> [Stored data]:
++++++
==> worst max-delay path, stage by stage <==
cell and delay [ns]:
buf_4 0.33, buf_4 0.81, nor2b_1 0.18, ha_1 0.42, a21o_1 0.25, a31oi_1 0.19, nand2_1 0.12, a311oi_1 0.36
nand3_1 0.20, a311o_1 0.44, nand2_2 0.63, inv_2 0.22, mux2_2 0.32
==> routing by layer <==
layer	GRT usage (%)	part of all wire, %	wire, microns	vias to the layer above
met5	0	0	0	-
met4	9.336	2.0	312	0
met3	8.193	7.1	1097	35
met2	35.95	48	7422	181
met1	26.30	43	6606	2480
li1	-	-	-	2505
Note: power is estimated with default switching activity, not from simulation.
++++++
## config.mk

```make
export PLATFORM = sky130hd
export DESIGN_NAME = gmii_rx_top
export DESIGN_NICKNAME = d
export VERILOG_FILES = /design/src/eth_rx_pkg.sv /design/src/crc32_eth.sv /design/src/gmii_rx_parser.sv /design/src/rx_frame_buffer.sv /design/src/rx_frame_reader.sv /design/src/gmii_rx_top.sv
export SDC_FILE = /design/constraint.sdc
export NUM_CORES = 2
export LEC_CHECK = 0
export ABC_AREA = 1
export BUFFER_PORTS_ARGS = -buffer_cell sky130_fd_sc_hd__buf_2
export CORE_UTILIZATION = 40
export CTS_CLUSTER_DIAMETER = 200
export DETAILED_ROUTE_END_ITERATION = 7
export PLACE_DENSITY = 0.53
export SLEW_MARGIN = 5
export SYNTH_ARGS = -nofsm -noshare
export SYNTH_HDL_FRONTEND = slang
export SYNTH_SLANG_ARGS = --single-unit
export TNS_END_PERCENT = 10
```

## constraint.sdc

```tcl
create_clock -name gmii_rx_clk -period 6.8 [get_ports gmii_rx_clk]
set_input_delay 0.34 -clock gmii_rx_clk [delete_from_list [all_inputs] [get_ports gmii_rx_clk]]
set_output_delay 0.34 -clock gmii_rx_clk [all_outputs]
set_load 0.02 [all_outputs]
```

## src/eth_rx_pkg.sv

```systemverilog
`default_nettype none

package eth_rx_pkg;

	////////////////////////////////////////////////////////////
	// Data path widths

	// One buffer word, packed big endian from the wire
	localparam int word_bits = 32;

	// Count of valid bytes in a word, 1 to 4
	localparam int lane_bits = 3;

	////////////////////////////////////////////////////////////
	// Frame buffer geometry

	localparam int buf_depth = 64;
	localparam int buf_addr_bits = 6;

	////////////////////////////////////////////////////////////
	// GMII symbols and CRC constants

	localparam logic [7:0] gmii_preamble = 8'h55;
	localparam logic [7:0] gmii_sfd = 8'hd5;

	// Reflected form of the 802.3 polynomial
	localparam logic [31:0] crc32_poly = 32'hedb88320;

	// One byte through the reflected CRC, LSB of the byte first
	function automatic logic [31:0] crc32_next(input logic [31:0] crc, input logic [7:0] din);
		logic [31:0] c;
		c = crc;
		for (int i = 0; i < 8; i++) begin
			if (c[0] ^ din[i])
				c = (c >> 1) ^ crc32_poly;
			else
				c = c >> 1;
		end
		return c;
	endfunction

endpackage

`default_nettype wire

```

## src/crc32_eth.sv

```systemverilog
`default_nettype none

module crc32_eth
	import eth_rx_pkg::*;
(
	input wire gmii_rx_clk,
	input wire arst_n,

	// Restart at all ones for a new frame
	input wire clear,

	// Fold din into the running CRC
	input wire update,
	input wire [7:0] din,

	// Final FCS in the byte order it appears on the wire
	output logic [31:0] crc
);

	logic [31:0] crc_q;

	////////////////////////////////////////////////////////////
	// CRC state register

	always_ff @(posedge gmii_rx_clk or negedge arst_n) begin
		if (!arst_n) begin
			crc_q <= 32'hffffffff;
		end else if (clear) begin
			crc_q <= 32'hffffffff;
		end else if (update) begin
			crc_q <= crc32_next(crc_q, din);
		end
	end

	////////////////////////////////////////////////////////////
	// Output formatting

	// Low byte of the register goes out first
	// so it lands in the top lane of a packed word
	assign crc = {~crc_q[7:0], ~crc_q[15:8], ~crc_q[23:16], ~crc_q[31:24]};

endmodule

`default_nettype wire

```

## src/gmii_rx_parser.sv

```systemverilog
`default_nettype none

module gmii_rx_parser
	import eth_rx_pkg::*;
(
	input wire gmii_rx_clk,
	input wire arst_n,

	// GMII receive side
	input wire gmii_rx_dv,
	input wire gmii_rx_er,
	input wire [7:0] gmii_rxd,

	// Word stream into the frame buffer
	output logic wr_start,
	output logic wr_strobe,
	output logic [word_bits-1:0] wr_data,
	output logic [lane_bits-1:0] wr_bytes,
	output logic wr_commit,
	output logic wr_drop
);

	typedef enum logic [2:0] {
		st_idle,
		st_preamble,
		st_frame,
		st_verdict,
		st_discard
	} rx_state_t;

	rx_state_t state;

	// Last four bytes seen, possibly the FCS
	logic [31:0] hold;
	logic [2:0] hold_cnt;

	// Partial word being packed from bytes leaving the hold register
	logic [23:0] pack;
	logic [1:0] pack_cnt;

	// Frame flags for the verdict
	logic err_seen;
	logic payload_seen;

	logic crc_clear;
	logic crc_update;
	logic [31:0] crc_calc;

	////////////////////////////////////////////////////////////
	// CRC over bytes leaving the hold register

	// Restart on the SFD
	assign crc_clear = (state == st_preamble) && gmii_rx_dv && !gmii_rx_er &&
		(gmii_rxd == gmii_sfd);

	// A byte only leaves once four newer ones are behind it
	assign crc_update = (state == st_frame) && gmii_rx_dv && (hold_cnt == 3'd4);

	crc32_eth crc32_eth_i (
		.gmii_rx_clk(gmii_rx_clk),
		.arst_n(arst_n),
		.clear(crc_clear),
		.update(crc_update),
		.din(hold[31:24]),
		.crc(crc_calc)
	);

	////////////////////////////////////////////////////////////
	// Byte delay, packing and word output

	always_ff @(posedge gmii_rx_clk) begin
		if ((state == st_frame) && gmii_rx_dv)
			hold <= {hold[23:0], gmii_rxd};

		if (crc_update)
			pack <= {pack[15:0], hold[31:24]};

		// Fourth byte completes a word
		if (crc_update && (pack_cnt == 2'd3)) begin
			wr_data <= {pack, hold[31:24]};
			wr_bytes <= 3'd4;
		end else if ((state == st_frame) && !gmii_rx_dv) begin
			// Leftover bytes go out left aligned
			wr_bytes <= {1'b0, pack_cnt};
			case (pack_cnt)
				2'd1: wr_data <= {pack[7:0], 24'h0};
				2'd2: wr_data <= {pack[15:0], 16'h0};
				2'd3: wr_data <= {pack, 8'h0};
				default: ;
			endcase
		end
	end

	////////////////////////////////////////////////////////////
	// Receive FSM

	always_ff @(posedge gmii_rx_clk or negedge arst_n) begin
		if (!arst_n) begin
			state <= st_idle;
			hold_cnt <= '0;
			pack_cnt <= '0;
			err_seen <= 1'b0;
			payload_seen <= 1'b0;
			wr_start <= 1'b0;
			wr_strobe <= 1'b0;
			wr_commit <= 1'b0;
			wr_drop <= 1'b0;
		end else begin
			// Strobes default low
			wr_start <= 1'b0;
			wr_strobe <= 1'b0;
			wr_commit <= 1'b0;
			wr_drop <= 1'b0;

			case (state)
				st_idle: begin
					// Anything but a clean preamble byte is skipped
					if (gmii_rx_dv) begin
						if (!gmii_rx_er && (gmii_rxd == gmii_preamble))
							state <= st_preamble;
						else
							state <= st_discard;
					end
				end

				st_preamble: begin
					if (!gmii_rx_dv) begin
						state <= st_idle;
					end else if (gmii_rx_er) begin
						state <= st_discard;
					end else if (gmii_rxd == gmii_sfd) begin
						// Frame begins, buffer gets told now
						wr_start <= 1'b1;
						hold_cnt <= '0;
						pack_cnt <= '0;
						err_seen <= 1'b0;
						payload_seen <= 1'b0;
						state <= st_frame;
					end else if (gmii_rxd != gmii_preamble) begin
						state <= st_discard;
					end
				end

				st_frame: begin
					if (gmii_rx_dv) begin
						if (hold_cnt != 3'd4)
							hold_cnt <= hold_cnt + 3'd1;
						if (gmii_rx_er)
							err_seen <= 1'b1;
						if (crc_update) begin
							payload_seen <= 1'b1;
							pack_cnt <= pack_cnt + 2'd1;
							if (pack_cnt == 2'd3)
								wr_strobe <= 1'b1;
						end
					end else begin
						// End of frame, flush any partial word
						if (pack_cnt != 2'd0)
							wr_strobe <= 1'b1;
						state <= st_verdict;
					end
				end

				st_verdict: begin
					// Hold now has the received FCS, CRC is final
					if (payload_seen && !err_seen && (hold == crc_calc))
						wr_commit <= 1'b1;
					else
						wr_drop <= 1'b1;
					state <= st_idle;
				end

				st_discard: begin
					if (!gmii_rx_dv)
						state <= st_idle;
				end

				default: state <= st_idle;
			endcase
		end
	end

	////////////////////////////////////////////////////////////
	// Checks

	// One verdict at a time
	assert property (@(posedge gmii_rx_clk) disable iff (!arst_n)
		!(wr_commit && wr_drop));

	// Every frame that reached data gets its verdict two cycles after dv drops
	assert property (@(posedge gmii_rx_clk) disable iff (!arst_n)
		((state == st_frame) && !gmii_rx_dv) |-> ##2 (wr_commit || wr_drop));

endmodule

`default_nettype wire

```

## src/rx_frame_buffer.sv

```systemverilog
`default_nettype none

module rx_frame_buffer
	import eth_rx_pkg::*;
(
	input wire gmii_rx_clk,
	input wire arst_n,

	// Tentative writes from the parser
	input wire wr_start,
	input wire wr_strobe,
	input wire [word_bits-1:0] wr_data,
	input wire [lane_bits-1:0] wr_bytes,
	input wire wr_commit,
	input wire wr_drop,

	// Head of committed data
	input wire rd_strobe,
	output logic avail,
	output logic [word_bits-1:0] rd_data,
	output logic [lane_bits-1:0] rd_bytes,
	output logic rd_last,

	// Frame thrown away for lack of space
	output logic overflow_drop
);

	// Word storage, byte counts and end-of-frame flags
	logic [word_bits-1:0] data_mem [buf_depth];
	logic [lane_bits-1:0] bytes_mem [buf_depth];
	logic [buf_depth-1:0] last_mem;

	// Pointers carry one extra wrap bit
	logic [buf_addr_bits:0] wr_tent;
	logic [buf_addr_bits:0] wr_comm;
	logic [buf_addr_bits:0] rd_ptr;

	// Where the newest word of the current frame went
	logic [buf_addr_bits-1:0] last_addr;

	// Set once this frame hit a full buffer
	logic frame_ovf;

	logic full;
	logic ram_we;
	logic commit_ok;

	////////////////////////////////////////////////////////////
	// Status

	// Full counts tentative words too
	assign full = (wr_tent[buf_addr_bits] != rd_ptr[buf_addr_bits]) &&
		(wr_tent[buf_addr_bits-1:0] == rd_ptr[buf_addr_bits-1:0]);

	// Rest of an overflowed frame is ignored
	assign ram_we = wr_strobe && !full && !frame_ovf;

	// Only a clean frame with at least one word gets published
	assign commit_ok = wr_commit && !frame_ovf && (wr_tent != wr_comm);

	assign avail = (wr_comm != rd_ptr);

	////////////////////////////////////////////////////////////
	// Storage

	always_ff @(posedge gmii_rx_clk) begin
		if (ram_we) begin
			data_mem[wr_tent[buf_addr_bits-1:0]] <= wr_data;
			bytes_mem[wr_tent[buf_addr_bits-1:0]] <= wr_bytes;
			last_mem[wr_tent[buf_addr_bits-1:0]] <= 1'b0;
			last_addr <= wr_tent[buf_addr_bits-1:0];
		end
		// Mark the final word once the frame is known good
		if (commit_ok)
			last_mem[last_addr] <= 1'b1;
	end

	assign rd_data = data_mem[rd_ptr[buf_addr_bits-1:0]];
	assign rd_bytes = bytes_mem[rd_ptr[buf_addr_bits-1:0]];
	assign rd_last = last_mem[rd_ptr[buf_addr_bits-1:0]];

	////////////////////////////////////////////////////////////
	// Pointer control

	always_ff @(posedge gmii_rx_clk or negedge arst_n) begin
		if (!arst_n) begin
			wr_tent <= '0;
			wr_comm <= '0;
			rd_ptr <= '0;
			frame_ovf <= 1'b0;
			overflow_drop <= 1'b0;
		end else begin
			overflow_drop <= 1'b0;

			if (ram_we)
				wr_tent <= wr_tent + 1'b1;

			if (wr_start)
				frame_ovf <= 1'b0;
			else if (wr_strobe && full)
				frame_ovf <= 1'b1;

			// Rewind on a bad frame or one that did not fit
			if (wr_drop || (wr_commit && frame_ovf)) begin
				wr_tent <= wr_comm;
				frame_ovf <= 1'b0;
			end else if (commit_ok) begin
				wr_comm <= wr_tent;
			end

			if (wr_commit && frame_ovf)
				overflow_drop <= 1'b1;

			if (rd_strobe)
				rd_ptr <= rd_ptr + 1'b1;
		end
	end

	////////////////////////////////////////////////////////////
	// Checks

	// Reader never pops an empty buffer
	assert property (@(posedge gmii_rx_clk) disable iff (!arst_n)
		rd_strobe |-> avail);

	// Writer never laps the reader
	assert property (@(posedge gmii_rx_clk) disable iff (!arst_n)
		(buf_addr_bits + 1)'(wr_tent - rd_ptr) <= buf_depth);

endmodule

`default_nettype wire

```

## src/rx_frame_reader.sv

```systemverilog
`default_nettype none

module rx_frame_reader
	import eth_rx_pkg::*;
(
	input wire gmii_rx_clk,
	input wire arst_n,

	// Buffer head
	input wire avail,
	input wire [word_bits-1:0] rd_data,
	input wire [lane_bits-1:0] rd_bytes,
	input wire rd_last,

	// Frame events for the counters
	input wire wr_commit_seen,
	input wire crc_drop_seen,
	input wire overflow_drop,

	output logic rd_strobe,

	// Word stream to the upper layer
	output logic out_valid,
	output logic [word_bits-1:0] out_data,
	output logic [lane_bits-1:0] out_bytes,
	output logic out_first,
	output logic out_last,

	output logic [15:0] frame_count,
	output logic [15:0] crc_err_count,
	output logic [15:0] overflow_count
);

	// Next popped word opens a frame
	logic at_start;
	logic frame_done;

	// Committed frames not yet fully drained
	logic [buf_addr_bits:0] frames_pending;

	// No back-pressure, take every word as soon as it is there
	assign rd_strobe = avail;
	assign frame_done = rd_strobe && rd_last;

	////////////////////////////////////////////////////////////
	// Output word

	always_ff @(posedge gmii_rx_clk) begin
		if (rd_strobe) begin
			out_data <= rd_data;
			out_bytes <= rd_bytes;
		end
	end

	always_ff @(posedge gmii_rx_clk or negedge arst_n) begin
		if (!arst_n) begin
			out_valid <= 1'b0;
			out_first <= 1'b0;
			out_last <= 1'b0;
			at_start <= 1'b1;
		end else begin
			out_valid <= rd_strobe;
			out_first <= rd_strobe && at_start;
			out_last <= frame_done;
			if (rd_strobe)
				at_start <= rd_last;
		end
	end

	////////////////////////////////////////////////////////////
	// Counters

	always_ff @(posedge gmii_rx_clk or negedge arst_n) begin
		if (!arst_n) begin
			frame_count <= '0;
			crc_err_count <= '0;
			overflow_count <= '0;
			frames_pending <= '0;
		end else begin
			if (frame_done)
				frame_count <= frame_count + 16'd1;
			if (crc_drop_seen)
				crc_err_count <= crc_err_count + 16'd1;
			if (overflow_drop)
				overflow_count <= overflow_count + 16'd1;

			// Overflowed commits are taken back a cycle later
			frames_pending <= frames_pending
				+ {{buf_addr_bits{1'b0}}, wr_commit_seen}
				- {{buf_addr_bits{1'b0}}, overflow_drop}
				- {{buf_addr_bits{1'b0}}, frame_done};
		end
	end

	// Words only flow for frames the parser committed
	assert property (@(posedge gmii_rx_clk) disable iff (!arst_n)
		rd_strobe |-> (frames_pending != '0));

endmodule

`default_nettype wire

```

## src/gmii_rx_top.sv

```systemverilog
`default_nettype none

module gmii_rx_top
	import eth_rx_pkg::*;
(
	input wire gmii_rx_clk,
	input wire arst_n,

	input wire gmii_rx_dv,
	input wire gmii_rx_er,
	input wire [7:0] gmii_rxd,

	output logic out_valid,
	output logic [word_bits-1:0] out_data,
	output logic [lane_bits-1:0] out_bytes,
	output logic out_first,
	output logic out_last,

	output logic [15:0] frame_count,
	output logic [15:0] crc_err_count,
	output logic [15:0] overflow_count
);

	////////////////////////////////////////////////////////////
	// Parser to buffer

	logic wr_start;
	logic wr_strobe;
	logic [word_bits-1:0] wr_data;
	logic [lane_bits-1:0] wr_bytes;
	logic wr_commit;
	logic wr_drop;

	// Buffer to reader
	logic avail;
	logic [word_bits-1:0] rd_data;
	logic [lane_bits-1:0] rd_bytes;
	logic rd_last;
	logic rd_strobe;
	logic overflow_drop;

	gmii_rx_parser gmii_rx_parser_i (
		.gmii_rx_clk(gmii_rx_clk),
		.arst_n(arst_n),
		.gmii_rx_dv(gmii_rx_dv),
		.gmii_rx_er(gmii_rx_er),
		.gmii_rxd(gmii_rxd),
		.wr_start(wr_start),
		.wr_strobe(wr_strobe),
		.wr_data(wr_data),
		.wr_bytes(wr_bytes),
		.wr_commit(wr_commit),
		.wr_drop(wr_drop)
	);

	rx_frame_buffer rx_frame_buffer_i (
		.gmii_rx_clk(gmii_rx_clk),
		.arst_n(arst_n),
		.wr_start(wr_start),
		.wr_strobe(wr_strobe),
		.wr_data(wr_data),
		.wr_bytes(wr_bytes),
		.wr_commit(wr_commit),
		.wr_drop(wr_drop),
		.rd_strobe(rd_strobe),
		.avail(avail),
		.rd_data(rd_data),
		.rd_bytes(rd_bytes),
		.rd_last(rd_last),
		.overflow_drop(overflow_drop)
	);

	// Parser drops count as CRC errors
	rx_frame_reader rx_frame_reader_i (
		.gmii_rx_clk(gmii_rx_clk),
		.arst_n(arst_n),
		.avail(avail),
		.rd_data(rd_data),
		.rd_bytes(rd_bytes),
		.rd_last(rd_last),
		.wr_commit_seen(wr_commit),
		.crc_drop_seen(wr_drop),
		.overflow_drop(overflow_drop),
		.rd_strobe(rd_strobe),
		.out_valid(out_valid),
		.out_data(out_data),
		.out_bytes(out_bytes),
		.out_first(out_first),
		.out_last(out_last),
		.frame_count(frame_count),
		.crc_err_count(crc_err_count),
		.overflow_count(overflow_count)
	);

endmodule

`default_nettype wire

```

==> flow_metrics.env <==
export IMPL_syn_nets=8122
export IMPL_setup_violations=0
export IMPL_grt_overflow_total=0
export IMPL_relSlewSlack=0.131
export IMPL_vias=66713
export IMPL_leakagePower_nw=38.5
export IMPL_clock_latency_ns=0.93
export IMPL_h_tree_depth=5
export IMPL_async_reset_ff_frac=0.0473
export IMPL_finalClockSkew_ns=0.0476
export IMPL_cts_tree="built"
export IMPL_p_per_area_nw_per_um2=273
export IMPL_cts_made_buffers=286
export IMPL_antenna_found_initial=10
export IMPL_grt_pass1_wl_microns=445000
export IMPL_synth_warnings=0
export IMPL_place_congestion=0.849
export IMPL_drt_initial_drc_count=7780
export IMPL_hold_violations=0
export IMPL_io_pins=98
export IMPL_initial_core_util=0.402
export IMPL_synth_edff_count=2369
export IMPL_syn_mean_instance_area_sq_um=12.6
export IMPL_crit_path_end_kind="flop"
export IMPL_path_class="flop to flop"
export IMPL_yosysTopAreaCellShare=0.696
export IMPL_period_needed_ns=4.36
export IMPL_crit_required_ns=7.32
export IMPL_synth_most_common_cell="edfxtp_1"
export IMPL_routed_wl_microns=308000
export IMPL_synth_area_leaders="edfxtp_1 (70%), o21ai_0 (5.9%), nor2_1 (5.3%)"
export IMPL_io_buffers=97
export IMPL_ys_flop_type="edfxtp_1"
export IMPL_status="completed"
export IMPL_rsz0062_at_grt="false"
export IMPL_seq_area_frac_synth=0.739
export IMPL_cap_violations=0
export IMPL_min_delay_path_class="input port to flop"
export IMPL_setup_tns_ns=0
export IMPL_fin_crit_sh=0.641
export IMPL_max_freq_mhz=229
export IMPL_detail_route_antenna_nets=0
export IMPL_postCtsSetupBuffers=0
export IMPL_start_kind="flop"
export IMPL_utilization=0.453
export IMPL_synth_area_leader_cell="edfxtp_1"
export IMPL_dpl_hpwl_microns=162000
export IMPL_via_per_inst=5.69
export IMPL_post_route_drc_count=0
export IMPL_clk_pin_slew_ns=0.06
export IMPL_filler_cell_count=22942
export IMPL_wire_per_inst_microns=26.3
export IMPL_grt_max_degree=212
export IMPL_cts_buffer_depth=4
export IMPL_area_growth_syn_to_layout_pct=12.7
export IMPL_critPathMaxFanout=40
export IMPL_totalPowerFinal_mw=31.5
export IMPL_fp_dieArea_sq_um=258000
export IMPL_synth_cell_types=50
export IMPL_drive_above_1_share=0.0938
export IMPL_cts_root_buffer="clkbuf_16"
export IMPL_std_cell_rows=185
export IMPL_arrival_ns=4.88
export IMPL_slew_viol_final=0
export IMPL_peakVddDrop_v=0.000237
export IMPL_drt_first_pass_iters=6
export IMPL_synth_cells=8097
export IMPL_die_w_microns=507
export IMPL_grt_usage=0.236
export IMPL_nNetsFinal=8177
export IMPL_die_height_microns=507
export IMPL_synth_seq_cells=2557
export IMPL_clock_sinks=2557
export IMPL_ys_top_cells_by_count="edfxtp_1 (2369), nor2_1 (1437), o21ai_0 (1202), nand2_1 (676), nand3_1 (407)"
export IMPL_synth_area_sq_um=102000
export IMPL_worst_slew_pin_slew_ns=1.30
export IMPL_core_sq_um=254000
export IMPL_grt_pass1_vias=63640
++++++
> [Your goal]: Output only an exact transcription of the lines above from the one with "nand3_1 0.20, a311o_1" up to and including the one with "Note: power is".

> [Solution to this task]:
nand3_1 0.20, a311o_1 0.44, nand2_2 0.63, inv_2 0.22, mux2_2 0.32
==> routing by layer <==
layer	GRT usage (%)	part of all wire, %	wire, microns	vias to the layer above
met5	0	0	0	-
met4	9.336	2.0	312	0
met3	8.193	7.1	1097	35
met2	35.95	48	7422	181
met1	26.30	43	6606	2480
li1	-	-	-	2505
Note: power is estimated with default switching activity, not from simulation.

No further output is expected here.